═══ Data listing ═══

$ cat src/sv/tlik_isqrt.sv
// ----------------------------------------------------------------------------
// tlik_isqrt: pipelined integer square root
// Floor square root of an IW-bit radicand, one result bit per stage, with a
// side channel that travels alongside the data.
// ----------------------------------------------------------------------------
module tlik_isqrt #(
	parameter int IW = 48,
	parameter int SW = 1
) (
	input  logic             clk,
	input  logic             arst_n,
	input  logic             en,
	input  logic             valid_i,
	input  logic [IW-1:0]    rad_i,
	input  logic [SW-1:0]    side_i,
	output logic             valid_o,
	output logic [IW/2-1:0]  root_o,
	output logic [SW-1:0]    side_o
);

	localparam int OW = IW / 2;
	localparam int RW = OW + 3;

	logic          v_s    [0:OW];
	logic [OW-1:0] root_s [0:OW];
	logic [RW-1:0] rem_s  [0:OW];
	logic [IW-1:0] rad_s  [0:OW];
	logic [SW-1:0] side_s [0:OW];

	always_ff @(posedge clk or negedge arst_n) begin
		if (!arst_n) begin
			v_s[0] <= 1'b0;
		end else if (en) begin
			v_s[0] <= valid_i;
		end
	end

	always_ff @(posedge clk) begin
		if (en) begin
			root_s[0] <= '0;
			rem_s[0]  <= '0;
			rad_s[0]  <= rad_i;
			side_s[0] <= side_i;
		end
	end

	for (genvar k = 0; k < OW; k++) begin : g_step
		logic [RW-1:0] rem_sh;
		logic [RW-1:0] trial;
		logic          ge;

		// Bring down the next two radicand bits and try root*4 + 1.
		always_comb begin
			rem_sh = {rem_s[k][RW-3:0], rad_s[k][IW-1:IW-2]};
			trial  = {1'b0, root_s[k], 2'b01};
			ge     = rem_sh >= trial;
		end

		always_ff @(posedge clk or negedge arst_n) begin
			if (!arst_n) begin
				v_s[k+1] <= 1'b0;
			end else if (en) begin
				v_s[k+1] <= v_s[k];
			end
		end

		always_ff @(posedge clk) begin
			if (en) begin
				rem_s[k+1]  <= ge ? (rem_sh - trial) : rem_sh;
				root_s[k+1] <= {root_s[k][OW-2:0], ge};
				rad_s[k+1]  <= {rad_s[k][IW-3:0], 2'b00};
				side_s[k+1] <= side_s[k];
			end
		end
	end

	assign valid_o = v_s[OW];
	assign root_o  = root_s[OW];
	assign side_o  = side_s[OW];

endmodule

═══

Filter the records above for "input" and copy every matching line.

Reply to the task.
	input  logic             clk,
	input  logic             arst_n,
	input  logic             en,
	input  logic             valid_i,
	input  logic [IW-1:0]    rad_i,
	input  logic [SW-1:0]    side_i,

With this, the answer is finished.